I've spent some time over the last two weeks thinking about problems around FAI. I've committed some of these thoughts to writing and put them up here.
There are about a dozen real posts and some scraps. I think some of this material will be interesting to certain LWers; there is a lot of discussion of how to write down concepts and instructions formally (which doesn't seem so valuable in itself, but it seems like someone should do it at some point) some review and observations on decision theory, and some random remarks on complexity theory, entropy, and prediction markets.
Have you seen Paul's latest post yet? It seems much more well formed than his previous posts on the subject.
I left a comment there, but it's still under moderation, so I'll copy it here.

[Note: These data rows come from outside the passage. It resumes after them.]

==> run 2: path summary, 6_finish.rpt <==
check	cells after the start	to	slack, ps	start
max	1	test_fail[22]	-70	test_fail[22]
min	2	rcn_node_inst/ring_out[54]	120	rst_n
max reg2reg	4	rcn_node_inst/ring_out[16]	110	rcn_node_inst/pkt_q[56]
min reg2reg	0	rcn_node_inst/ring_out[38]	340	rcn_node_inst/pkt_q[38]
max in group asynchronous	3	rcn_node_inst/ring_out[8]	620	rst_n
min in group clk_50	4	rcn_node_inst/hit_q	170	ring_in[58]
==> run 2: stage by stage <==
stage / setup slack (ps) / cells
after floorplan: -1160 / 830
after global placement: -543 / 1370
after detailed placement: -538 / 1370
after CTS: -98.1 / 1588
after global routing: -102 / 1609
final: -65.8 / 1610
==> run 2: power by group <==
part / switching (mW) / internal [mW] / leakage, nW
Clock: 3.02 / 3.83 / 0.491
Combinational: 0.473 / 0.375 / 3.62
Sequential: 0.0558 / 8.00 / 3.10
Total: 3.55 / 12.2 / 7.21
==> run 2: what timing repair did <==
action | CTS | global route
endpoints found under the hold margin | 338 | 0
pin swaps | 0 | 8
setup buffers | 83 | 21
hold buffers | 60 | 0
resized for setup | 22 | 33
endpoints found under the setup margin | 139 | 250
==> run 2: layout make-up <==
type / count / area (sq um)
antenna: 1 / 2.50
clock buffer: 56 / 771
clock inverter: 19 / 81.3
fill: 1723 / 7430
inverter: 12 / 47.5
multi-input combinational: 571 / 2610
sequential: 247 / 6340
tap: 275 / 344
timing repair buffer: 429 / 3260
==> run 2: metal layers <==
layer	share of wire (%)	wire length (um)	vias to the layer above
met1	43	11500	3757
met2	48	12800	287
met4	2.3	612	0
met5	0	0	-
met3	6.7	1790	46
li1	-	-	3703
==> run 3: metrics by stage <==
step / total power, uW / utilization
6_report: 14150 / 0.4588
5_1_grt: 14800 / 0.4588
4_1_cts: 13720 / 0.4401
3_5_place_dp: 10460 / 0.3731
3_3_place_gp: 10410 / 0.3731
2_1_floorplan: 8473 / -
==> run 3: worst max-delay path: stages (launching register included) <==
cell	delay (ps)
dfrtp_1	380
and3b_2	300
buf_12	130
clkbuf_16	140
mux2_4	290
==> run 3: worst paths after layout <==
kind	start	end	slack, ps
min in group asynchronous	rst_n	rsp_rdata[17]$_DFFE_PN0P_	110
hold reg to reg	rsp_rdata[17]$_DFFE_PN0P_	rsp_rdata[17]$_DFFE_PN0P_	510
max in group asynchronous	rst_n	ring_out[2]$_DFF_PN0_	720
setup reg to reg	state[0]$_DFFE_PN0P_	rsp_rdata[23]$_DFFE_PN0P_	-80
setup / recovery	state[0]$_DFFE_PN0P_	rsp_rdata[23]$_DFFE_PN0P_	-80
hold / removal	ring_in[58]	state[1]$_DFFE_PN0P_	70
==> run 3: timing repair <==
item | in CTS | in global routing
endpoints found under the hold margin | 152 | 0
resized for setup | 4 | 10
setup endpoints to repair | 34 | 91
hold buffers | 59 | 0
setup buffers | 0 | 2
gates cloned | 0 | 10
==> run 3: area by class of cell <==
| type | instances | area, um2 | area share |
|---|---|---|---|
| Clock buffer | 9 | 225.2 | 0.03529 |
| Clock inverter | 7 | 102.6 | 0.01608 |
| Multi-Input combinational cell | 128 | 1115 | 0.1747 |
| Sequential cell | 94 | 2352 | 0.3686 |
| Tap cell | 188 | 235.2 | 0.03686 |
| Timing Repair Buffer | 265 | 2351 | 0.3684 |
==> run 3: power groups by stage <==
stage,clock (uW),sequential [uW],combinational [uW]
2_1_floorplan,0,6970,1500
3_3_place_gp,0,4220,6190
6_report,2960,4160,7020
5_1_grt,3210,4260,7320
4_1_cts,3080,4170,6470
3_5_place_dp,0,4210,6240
**src/img_pkg.sv**
```systemverilog
package img_pkg;

    // ====================================================================
    // Sizes
    // ====================================================================
    // Sensor pixel and stored word
    localparam int PIXEL_WIDTH = 12;
    localparam int WORD_WIDTH = 16;

    // Frame layout, header words ahead of the pixels
    localparam int HEADER_WORDS = 8;
    localparam int IMG_SIZE_MAX = 64;
    localparam int BLOCK_WORDS = HEADER_WORDS + IMG_SIZE_MAX;

    // Counts must be able to hold BLOCK_WORDS itself
    localparam int COUNT_WIDTH = $clog2(BLOCK_WORDS + 1);
    localparam int HDR_CNT_WIDTH = $clog2(HEADER_WORDS);

    // Highlight / shadow statistics
    localparam int STAT_WIDTH = 18;
    localparam int STAT_BITS = 7;

    localparam logic [WORD_WIDTH-1:0] HEADER_WORD = '1;

    // ====================================================================
    // State encodings
    // ====================================================================
    // Frame-input machine in frame_capture
    localparam logic [2:0] CAP_IDLE = 3'd0;
    localparam logic [2:0] CAP_WAIT_LOW = 3'd1;
    localparam logic [2:0] CAP_WAIT_HIGH = 3'd2;
    localparam logic [2:0] CAP_HEADER = 3'd3;
    localparam logic [2:0] CAP_PIXELS = 3'd4;

    // Command sequencer
    typedef enum logic [1:0] {
        CTRL_IDLE,
        CTRL_CAPTURE,
        CTRL_READOUT
    } ctrl_state_t;

    // Stored word, seen raw or as a zero-padded pixel
    typedef union packed {
        logic [WORD_WIDTH-1:0] raw;
        struct packed {
            logic [WORD_WIDTH-PIXEL_WIDTH-1:0] pad;
            logic [PIXEL_WIDTH-1:0] pixel;
        } pix;
    } img_word_t;

endpackage
```
**src/img_controller.sv**
```systemverilog
`timescale 1ns/10ps

module img_controller (
    input  logic                               clk,
    input  logic                               fifoIn_rst,
    // Commands
    input  logic                               cmd_capture,
    input  logic                               cmd_readout,
    input  logic                               cmd_ram_block,
    // Image sensor
    input  logic [img_pkg::PIXEL_WIDTH-1:0]    img_d,
    input  logic                               img_fv,
    input  logic                               img_lv,
    // Readout port
    input  logic                               readout_trigger,
    output logic                               readout_ready,
    output logic [img_pkg::WORD_WIDTH-1:0]     readout_data,
    // Status
    output logic                               status_capture_done,
    output logic [img_pkg::COUNT_WIDTH-1:0]    status_pixel_count,
    output logic [img_pkg::STAT_WIDTH-1:0]     status_highlight_count,
    output logic [img_pkg::STAT_WIDTH-1:0]     status_shadow_count
);

    // Control to datapath
    logic                               cap_start;
    logic                               rd_start;
    logic                               block_sel;
    logic                               cap_done;
    logic                               rd_done;
    // Capture to store
    logic                               wr_en;
    logic [img_pkg::COUNT_WIDTH-1:0]    wr_addr;
    img_pkg::img_word_t                 wr_data;
    // Capture to statistics
    logic                               pix_fv;
    logic                               pix_lv;
    logic [img_pkg::PIXEL_WIDTH-1:0]    pix_data;
    logic                               pix_write;

    img_ctrl img_ctrl_i (
        .clk                    (clk),
        .fifoIn_rst             (fifoIn_rst),
        .cmd_capture            (cmd_capture),
        .cmd_readout            (cmd_readout),
        .cmd_ram_block          (cmd_ram_block),
        .cap_done               (cap_done),
        .rd_done                (rd_done),
        .cap_start              (cap_start),
        .rd_start               (rd_start),
        .block_sel              (block_sel),
        .status_capture_done    (status_capture_done)
    );

    frame_capture frame_capture_i (
        .clk                    (clk),
        .fifoIn_rst             (fifoIn_rst),
        .cap_start              (cap_start),
        .img_d                  (img_d),
        .img_fv                 (img_fv),
        .img_lv                 (img_lv),
        .cap_done               (cap_done),
        .wr_en                  (wr_en),
        .wr_addr                (wr_addr),
        .wr_data                (wr_data),
        .pix_fv                 (pix_fv),
        .pix_lv                 (pix_lv),
        .pix_data               (pix_data),
        .pix_write              (pix_write),
        .status_pixel_count     (status_pixel_count)
    );

    pixel_stats pixel_stats_i (
        .clk                    (clk),
        .fifoIn_rst             (fifoIn_rst),
        .cap_start              (cap_start),
        .pix_fv                 (pix_fv),
        .pix_lv                 (pix_lv),
        .pix_data               (pix_data),
        .pix_write              (pix_write),
        .status_highlight_count (status_highlight_count),
        .status_shadow_count    (status_shadow_count)
    );

    // Readout length is the last capture's word count
    frame_store frame_store_i (
        .clk                    (clk),
        .fifoIn_rst             (fifoIn_rst),
        .block_sel              (block_sel),
        .wr_en                  (wr_en),
        .wr_addr                (wr_addr),
        .wr_data                (wr_data),
        .rd_start               (rd_start),
        .rd_len                 (status_pixel_count),
        .readout_trigger        (readout_trigger),
        .readout_ready          (readout_ready),
        .readout_data           (readout_data),
        .rd_done                (rd_done)
    );

endmodule

```
**src/frame_store.sv**
```systemverilog
`timescale 1ns/10ps

module frame_store (
    input  logic                               clk,
    input  logic                               fifoIn_rst,
    input  logic                               block_sel,
    // Capture side
    input  logic                               wr_en,
    input  logic [img_pkg::COUNT_WIDTH-1:0]    wr_addr,
    input  img_pkg::img_word_t                 wr_data,
    // Readout side
    input  logic                               rd_start,
    input  logic [img_pkg::COUNT_WIDTH-1:0]    rd_len,
    input  logic                               readout_trigger,
    output logic                               readout_ready,
    output logic [img_pkg::WORD_WIDTH-1:0]     readout_data,
    output logic                               rd_done
);

    img_pkg::img_word_t                mem [0:2*img_pkg::BLOCK_WORDS-1];
    logic [img_pkg::COUNT_WIDTH-1:0]   rd_addr;
    logic [img_pkg::COUNT_WIDTH-1:0]   remaining;
    logic                              load_pending;
    logic                              xfer;
    logic                              last_word;
    logic                              load_word;

    // Block 1 sits right after block 0
    function automatic logic [img_pkg::COUNT_WIDTH:0] block_index(
        input logic                              blk,
        input logic [img_pkg::COUNT_WIDTH-1:0]   addr
    );
        logic [img_pkg::COUNT_WIDTH:0] base;
        base = blk ? (img_pkg::COUNT_WIDTH + 1)'(img_pkg::BLOCK_WORDS) : '0;
        return base + {1'b0, addr};
    endfunction

    // ====================================================================
    // Memory
    // ====================================================================
    always_ff @(posedge clk) begin
        if (wr_en) begin
            mem[block_index(block_sel, wr_addr)] <= wr_data;
        end
    end

    // Transfer happens on ready and trigger together
    assign xfer = readout_ready && readout_trigger;
    assign last_word = (remaining == img_pkg::COUNT_WIDTH'(1));

    // First fetch after start, then refill after each transfer
    assign load_word = !rd_start
                     && ((load_pending && remaining != '0) || (xfer && !last_word));

    // Output register, held while trigger is low
    always_ff @(posedge clk) begin
        if (load_word) begin
            readout_data <= mem[block_index(block_sel, rd_addr)].raw;
        end
    end

    // ====================================================================
    // Readout sequencing
    // ====================================================================
    always_ff @(posedge clk) begin
        if (!fifoIn_rst) begin
            readout_ready <= 1'b0;
            remaining <= '0;
            rd_addr <= '0;
            load_pending <= 1'b0;
            rd_done <= 1'b0;
        end else begin
            rd_done <= 1'b0;
            if (rd_start) begin
                // Length frozen here
                remaining <= rd_len;
                rd_addr <= '0;
                load_pending <= 1'b1;
                readout_ready <= 1'b0;
            end else begin
                if (load_word) begin
                    rd_addr <= rd_addr + 1'b1;
                end
                if (load_pending) begin
                    load_pending <= 1'b0;
                    // Empty block finishes right away
                    if (remaining != '0) begin
                        readout_ready <= 1'b1;
                    end else begin
                        rd_done <= 1'b1;
                    end
                end
                if (xfer) begin
                    remaining <= remaining - 1'b1;
                    if (last_word) begin
                        readout_ready <= 1'b0;
                        rd_done <= 1'b1;
                    end
                end
            end
        end
    end

endmodule

```
**src/pixel_stats.sv**
```systemverilog
`timescale 1ns/10ps

module pixel_stats (
    input  logic                               clk,
    input  logic                               fifoIn_rst,
    input  logic                               cap_start,
    input  logic                               pix_fv,
    input  logic                               pix_lv,
    input  logic [img_pkg::PIXEL_WIDTH-1:0]    pix_data,
    input  logic                               pix_write,
    output logic [img_pkg::STAT_WIDTH-1:0]     status_highlight_count,
    output logic [img_pkg::STAT_WIDTH-1:0]     status_shadow_count
);

    logic [1:0]                       col;
    logic [1:0]                       row;
    logic                             lv_prev;
    logic                             stat_valid;
    logic [img_pkg::STAT_BITS-1:0]    stat_top;

    // ====================================================================
    // Sparse grid position, one sample per 4x4 tile
    // ====================================================================
    always_ff @(posedge clk) begin
        if (!fifoIn_rst) begin
            col <= '0;
            row <= '0;
            lv_prev <= 1'b0;
            stat_valid <= 1'b0;
        end else begin
            lv_prev <= pix_lv;
            // Column restarts every line
            if (!pix_lv) begin
                col <= '0;
            end else begin
                col <= col + 1'b1;
            end
            // Row advances on lv falling edge
            if (!pix_fv) begin
                row <= '0;
            end else if (lv_prev && !pix_lv) begin
                row <= row + 1'b1;
            end
            stat_valid <= pix_write && (col == '0) && (row == '0);
        end
    end

    // Top bits of the sampled pixel
    always_ff @(posedge clk) begin
        stat_top <= pix_data[img_pkg::PIXEL_WIDTH-1 -: img_pkg::STAT_BITS];
    end

    // Counters, one cycle after the sample
    always_ff @(posedge clk) begin
        if (!fifoIn_rst || cap_start) begin
            status_highlight_count <= '0;
            status_shadow_count <= '0;
        end else if (stat_valid) begin
            if (stat_top == '1) begin
                status_highlight_count <= status_highlight_count + 1'b1;
            end
            if (stat_top == '0) begin
                status_shadow_count <= status_shadow_count + 1'b1;
            end
        end
    end

endmodule

```
**src/frame_capture.sv**
```systemverilog
`timescale 1ns/10ps

module frame_capture (
    input  logic                                clk,
    input  logic                                fifoIn_rst,
    input  logic                                cap_start,
    // Sensor pins
    input  logic [img_pkg::PIXEL_WIDTH-1:0]     img_d,
    input  logic                                img_fv,
    input  logic                                img_lv,
    output logic                                cap_done,
    // Store write port
    output logic                                wr_en,
    output logic [img_pkg::COUNT_WIDTH-1:0]     wr_addr,
    output img_pkg::img_word_t                  wr_data,
    // Registered sensor view for the statistics
    output logic                                pix_fv,
    output logic                                pix_lv,
    output logic [img_pkg::PIXEL_WIDTH-1:0]     pix_data,
    output logic                                pix_write,
    output logic [img_pkg::COUNT_WIDTH-1:0]     status_pixel_count
);

    logic [2:0]                           state;
    logic [img_pkg::HDR_CNT_WIDTH-1:0]    hdr_cnt;
    logic [img_pkg::COUNT_WIDTH-1:0]      word_count;
    logic                                 block_full;

    // ====================================================================
    // Input register stage
    // ====================================================================
    always_ff @(posedge clk) begin
        if (!fifoIn_rst) begin
            pix_fv <= 1'b0;
            pix_lv <= 1'b0;
        end else begin
            pix_fv <= img_fv;
            pix_lv <= img_lv;
        end
    end

    // Pixel value follows the pins
    always_ff @(posedge clk) begin
        pix_data <= img_d;
    end

    // ====================================================================
    // Frame-input state machine
    // ====================================================================
    always_ff @(posedge clk) begin
        if (!fifoIn_rst) begin
            state <= img_pkg::CAP_IDLE;
            hdr_cnt <= '0;
        end else if (cap_start) begin
            state <= img_pkg::CAP_WAIT_LOW;
        end else begin
            case (state)
                // Skip any frame already in progress
                img_pkg::CAP_WAIT_LOW: begin
                    if (!pix_fv) begin
                        state <= img_pkg::CAP_WAIT_HIGH;
                    end
                end
                img_pkg::CAP_WAIT_HIGH: begin
                    if (pix_fv) begin
                        hdr_cnt <= img_pkg::HDR_CNT_WIDTH'(img_pkg::HEADER_WORDS - 1);
                        state <= img_pkg::CAP_HEADER;
                    end
                end
                // One header word per cycle
                img_pkg::CAP_HEADER: begin
                    hdr_cnt <= hdr_cnt - 1'b1;
                    if (hdr_cnt == '0) begin
                        state <= img_pkg::CAP_PIXELS;
                    end
                end
                img_pkg::CAP_PIXELS: begin
                    if (!pix_fv) begin
                        state <= img_pkg::CAP_IDLE;
                    end
                end
                default: begin
                    state <= img_pkg::CAP_IDLE;
                end
            endcase
        end
    end

    // End of frame seen while storing pixels
    assign cap_done = (state == img_pkg::CAP_PIXELS) && !pix_fv;

    // Words beyond one block are dropped
    assign block_full = (word_count == img_pkg::COUNT_WIDTH'(img_pkg::BLOCK_WORDS));

    // Only pixels inside fv and lv count, header-time lines are lost
    assign pix_write = (state == img_pkg::CAP_PIXELS) && pix_fv && pix_lv && !block_full;
    assign wr_en = ((state == img_pkg::CAP_HEADER) && !block_full) || pix_write;

    // Header is all ones, pixels get zero pad on top
    always_comb begin
        wr_data.raw = img_pkg::HEADER_WORD;
        if (state != img_pkg::CAP_HEADER) begin
            wr_data.pix.pad = '0;
            wr_data.pix.pixel = pix_data;
        end
    end

    // Word counter doubles as write address
    always_ff @(posedge clk) begin
        if (!fifoIn_rst || cap_start) begin
            word_count <= '0;
        end else if (wr_en) begin
            word_count <= word_count + 1'b1;
        end
    end

    assign wr_addr = word_count;
    assign status_pixel_count = word_count;

endmodule

```
**src/img_ctrl.sv**
```systemverilog
`timescale 1ns/10ps

module img_ctrl (
    input  logic clk,
    input  logic fifoIn_rst,
    // Command pulses from the host
    input  logic cmd_capture,
    input  logic cmd_readout,
    input  logic cmd_ram_block,
    // Done pulses from the datapath
    input  logic cap_done,
    input  logic rd_done,
    output logic cap_start,
    output logic rd_start,
    output logic block_sel,
    output logic status_capture_done
);

    img_pkg::ctrl_state_t state;

    // ====================================================================
    // Command sequencer
    // ====================================================================
    always_ff @(posedge clk) begin
        if (!fifoIn_rst) begin
            state <= img_pkg::CTRL_IDLE;
            cap_start <= 1'b0;
            rd_start <= 1'b0;
            block_sel <= 1'b0;
            status_capture_done <= 1'b0;
        end else begin
            // Strobes default low
            cap_start <= 1'b0;
            rd_start <= 1'b0;
            status_capture_done <= 1'b0;

            case (state)
                img_pkg::CTRL_IDLE: begin
                    // Capture wins if both arrive together
                    if (cmd_capture) begin
                        block_sel <= cmd_ram_block;
                        cap_start <= 1'b1;
                        state <= img_pkg::CTRL_CAPTURE;
                    end else if (cmd_readout) begin
                        block_sel <= cmd_ram_block;
                        rd_start <= 1'b1;
                        state <= img_pkg::CTRL_READOUT;
                    end
                end

                img_pkg::CTRL_CAPTURE: begin
                    // Frame fully written once fv has dropped
                    if (cap_done) begin
                        status_capture_done <= 1'b1;
                        state <= img_pkg::CTRL_IDLE;
                    end
                end

                img_pkg::CTRL_READOUT: begin
                    if (rd_done) begin
                        state <= img_pkg::CTRL_IDLE;
                    end
                end

                default: begin
                    state <= img_pkg::CTRL_IDLE;
                end
            endcase
        end
    end

endmodule

```
File: src/source/ifetch_top.sv
//////////////////////////////
// instruction fetch front end
// bus control, parcel alignment, queue
//////////////////////////////

`timescale 1ns/1ps

`include "ifetch_defines.svh"

module ifetch_top import ifetch_pkg::*; (
  input  logic                clk_i,
  input  logic                rst_ni,
  input  logic                flush_i,     // also the start command
  input  logic [`IF_XLEN-1:0] flush_pc_i,
  output logic                bus_req_valid_o,
  output bus_req_t            bus_req_o,
  input  logic                bus_req_ready_i,
  input  logic                bus_rsp_valid_i,
  input  bus_rsp_t            bus_rsp_i,
  output logic                out_valid_o,
  output instr_t              out_o,
  input  logic                out_ready_i
);

  logic        word_valid;
  fetch_word_t word;
  logic        word_ready;
  logic        ins_valid;
  instr_t      ins;
  logic        ins_ready;

  fetch_bus_ctrl #(
    .DEPTH (`IF_DEPTH)
  ) fetch_bus_ctrl_i (
    .clk_i           (clk_i),
    .rst_ni          (rst_ni),
    .flush_i         (flush_i),
    .flush_pc_i      (flush_pc_i),
    .bus_req_valid_o (bus_req_valid_o),
    .bus_req_o       (bus_req_o),
    .bus_req_ready_i (bus_req_ready_i),
    .bus_rsp_valid_i (bus_rsp_valid_i),
    .bus_rsp_i       (bus_rsp_i),
    .word_valid_o    (word_valid),
    .word_o          (word),
    .word_ready_i    (word_ready)
  );

  parcel_align parcel_align_i (
    .clk_i        (clk_i),
    .rst_ni       (rst_ni),
    .flush_i      (flush_i),
    .word_valid_i (word_valid),
    .word_i       (word),
    .word_ready_o (word_ready),
    .ins_valid_o  (ins_valid),
    .ins_o        (ins),
    .ins_ready_i  (ins_ready)
  );

  instr_queue #(
    .DEPTH (`IF_QDEPTH)
  ) instr_queue_i (
    .clk_i       (clk_i),
    .rst_ni      (rst_ni),
    .flush_i     (flush_i),
    .ins_valid_i (ins_valid),
    .ins_i       (ins),
    .ins_ready_o (ins_ready),
    .out_valid_o (out_valid_o),
    .out_o       (out_o),
    .out_ready_i (out_ready_i)
  );

endmodule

This seems like a problematic part of the argument. The reason we think torturing humans would be bad according to U is that we have an informal model of humans in our mind, and we know that U is actually a simulation of something that contains a human. Our “suspicion” does not come from studying U as a mathematical object, which is presumably all that a U-maximizer would do, since all it has is a formal definition of U and not our informal knowledge of it.
I agree, though it doesn't go as far afield as many of the other posts. It's actually another plausible winning scenario that I forgot about in the recent discussions: implement WBE via AGI (as opposed to normal engineering route, thus winning the WBE race), and then solve the remaining problems from within. Might be possible to implement when the FAI puzzle is not yet solved completely.